> REQUIRED ACTION
The word "floorplan" appears in some lines of the listing below; report how many such lines there are, and nothing else.

> DATA SECTION
☆ ☆ ☆ ☆ ☆

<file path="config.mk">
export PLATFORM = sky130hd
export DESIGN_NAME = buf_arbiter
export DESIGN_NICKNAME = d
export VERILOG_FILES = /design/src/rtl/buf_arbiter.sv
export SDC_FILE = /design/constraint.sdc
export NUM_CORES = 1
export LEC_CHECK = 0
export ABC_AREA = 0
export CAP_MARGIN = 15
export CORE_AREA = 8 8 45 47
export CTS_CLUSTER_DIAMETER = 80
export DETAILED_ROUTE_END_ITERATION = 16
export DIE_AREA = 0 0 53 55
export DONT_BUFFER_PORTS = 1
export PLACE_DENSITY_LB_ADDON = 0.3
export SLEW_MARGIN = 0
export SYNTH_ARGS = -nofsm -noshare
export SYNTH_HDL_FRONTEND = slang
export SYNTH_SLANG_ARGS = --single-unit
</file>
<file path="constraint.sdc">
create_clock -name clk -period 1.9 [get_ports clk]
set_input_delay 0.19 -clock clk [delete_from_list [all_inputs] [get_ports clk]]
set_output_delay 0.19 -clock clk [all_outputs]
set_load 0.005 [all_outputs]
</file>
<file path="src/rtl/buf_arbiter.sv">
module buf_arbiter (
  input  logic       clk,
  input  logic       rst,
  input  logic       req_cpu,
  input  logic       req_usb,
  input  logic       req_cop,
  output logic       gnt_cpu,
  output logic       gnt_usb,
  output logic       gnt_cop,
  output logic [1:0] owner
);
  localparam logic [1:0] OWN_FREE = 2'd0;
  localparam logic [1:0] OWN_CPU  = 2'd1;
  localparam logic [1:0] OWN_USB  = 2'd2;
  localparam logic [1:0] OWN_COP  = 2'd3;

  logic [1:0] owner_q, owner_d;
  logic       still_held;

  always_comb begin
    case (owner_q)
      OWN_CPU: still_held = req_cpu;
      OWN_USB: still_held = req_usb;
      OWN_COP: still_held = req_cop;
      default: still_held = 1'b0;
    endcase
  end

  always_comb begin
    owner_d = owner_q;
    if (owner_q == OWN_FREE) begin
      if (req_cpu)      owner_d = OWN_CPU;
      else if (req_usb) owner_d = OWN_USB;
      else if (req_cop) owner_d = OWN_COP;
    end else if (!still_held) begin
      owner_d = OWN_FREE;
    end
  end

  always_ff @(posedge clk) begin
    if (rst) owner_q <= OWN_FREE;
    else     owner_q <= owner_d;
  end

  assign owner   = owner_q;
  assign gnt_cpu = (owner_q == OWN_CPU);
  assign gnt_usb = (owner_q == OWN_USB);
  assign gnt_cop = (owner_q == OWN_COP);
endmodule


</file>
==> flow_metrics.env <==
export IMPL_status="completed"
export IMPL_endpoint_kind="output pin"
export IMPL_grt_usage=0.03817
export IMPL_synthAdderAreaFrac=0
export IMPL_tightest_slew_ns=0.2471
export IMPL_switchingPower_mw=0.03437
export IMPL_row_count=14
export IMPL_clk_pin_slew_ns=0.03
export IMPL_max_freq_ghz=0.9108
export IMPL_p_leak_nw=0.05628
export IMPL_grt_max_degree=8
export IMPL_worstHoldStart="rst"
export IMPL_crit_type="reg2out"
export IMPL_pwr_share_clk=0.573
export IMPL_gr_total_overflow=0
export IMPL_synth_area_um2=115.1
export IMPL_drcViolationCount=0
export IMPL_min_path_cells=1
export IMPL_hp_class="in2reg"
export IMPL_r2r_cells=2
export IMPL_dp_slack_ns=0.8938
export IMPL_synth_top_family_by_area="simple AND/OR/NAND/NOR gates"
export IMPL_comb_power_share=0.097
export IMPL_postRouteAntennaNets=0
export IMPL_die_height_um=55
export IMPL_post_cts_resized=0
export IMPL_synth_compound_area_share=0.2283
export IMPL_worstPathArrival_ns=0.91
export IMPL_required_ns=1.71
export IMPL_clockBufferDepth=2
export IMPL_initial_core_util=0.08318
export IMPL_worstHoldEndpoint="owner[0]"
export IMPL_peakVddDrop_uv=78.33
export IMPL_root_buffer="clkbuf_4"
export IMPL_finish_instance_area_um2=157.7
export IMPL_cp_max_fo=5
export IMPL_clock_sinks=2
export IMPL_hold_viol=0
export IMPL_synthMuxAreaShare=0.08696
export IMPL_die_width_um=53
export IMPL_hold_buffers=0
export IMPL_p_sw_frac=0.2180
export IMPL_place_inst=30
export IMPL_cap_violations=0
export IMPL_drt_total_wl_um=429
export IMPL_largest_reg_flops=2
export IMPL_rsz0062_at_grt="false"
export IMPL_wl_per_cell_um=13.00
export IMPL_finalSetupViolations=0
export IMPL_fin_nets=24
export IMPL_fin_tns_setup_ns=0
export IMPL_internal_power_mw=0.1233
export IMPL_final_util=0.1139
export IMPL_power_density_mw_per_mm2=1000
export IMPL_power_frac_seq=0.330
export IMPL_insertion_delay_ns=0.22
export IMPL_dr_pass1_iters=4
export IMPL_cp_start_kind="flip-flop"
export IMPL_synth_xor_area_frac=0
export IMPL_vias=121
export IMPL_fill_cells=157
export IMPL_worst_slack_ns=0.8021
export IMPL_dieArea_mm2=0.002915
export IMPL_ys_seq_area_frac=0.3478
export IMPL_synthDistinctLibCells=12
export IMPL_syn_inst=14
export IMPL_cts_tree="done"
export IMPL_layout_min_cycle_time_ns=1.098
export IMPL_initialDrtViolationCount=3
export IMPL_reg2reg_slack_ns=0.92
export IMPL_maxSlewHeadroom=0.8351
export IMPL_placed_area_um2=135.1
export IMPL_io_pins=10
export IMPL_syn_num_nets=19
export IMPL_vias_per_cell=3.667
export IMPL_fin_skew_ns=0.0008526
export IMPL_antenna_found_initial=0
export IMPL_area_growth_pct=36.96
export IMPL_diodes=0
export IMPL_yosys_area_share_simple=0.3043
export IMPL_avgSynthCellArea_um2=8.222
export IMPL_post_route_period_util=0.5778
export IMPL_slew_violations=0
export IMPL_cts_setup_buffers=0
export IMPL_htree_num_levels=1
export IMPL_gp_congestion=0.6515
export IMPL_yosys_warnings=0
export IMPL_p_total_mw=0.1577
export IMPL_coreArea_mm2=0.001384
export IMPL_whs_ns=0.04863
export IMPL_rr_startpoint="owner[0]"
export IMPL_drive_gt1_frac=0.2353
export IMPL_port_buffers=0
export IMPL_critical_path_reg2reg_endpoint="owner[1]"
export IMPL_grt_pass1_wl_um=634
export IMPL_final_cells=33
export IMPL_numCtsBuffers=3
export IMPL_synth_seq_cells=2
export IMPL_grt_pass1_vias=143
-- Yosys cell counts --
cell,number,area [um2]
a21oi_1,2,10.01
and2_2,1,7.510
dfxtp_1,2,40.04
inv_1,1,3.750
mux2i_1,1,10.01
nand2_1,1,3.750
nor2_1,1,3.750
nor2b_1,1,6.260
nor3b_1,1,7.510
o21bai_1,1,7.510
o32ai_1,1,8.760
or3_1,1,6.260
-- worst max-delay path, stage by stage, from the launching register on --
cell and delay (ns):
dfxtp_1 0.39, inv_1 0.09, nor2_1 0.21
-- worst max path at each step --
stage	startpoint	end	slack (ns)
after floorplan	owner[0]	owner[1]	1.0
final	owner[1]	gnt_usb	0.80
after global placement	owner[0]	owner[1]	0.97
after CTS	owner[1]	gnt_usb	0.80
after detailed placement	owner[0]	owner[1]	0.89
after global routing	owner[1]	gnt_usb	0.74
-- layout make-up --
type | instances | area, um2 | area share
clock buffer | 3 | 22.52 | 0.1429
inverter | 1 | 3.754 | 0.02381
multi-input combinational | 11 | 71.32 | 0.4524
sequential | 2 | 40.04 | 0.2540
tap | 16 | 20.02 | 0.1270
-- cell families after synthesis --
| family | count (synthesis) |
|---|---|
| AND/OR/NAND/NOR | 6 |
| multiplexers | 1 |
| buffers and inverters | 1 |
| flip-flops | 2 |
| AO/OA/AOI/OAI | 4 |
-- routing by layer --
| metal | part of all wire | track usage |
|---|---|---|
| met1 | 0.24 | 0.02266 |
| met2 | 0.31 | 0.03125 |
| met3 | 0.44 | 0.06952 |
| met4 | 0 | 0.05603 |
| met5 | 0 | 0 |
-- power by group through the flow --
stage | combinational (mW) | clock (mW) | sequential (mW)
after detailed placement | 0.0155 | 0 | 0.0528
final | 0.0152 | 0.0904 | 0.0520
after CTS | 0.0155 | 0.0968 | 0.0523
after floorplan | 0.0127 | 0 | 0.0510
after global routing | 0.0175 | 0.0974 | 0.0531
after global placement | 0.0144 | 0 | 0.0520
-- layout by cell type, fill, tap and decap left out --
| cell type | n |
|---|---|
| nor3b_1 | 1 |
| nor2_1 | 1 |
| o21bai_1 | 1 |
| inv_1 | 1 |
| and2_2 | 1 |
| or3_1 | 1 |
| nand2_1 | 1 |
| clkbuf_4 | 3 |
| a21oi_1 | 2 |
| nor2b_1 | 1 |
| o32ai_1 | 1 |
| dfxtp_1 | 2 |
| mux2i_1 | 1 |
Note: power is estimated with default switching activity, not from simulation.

☆ ☆ ☆ ☆ ☆

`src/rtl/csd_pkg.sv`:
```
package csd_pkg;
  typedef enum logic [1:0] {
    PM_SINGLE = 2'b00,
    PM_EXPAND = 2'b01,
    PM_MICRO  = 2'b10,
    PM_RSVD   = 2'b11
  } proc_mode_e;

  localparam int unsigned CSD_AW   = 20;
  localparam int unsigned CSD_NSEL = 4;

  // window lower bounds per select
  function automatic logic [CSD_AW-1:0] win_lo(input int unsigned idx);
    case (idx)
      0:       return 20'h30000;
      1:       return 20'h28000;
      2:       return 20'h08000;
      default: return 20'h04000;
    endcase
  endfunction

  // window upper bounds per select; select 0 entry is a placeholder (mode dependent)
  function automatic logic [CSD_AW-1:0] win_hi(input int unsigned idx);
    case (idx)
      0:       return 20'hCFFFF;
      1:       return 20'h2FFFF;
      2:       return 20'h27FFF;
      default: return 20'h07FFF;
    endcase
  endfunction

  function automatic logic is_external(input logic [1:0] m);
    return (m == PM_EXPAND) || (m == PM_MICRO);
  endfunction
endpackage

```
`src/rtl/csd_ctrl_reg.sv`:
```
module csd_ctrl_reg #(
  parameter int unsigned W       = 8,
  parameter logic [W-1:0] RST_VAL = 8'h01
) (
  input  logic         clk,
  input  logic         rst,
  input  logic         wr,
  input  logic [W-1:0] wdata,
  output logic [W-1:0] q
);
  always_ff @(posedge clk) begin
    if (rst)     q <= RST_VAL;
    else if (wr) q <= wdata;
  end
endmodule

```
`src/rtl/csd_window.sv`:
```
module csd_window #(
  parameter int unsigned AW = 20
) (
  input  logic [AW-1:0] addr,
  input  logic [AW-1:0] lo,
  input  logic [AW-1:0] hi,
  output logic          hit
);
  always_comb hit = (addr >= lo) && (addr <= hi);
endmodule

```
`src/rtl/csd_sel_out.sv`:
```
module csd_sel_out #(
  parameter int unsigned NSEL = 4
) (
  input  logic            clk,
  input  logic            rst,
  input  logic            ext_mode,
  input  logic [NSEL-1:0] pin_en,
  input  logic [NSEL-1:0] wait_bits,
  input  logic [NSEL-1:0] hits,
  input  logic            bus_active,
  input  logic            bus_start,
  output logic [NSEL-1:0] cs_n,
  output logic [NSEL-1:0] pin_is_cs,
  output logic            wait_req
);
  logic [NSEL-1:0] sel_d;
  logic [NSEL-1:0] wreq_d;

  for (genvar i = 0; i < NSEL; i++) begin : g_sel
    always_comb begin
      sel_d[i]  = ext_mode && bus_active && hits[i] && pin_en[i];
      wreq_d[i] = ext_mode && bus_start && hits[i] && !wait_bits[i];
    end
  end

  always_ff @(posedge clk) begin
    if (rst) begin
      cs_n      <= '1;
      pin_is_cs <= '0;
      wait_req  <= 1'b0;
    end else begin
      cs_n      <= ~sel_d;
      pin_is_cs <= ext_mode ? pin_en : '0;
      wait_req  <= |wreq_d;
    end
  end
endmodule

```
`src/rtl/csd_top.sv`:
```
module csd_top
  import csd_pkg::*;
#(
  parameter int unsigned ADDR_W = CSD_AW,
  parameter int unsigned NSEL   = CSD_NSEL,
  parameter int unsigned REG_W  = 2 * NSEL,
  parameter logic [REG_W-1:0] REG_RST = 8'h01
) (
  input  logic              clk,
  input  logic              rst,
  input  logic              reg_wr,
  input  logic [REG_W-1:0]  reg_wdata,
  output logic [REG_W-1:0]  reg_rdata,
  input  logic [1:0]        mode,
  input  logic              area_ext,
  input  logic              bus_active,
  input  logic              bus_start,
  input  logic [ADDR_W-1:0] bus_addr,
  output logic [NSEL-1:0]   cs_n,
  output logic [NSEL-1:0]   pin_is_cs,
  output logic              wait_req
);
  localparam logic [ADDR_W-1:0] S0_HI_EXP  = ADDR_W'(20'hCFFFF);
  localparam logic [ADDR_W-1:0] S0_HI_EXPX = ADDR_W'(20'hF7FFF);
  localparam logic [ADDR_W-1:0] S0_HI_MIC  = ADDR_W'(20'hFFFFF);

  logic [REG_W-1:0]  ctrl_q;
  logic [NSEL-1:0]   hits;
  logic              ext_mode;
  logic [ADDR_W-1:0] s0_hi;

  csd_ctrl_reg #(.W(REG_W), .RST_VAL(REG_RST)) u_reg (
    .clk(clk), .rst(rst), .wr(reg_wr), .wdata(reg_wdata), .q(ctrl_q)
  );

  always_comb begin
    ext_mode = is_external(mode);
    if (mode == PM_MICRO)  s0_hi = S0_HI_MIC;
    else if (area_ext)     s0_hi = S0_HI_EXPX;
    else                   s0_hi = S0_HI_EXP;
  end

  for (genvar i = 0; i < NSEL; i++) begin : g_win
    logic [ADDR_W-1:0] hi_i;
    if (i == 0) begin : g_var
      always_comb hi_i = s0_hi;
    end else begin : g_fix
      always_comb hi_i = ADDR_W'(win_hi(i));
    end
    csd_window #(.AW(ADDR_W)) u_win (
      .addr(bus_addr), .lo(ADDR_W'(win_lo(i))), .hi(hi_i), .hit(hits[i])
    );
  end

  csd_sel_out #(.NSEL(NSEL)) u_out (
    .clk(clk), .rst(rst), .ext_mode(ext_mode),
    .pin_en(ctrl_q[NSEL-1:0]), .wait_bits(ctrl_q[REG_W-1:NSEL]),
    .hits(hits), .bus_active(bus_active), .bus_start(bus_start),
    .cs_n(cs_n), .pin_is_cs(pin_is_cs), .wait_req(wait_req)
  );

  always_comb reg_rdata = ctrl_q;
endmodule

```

☆ ☆ ☆ ☆ ☆

> YOUR SOLUTION
2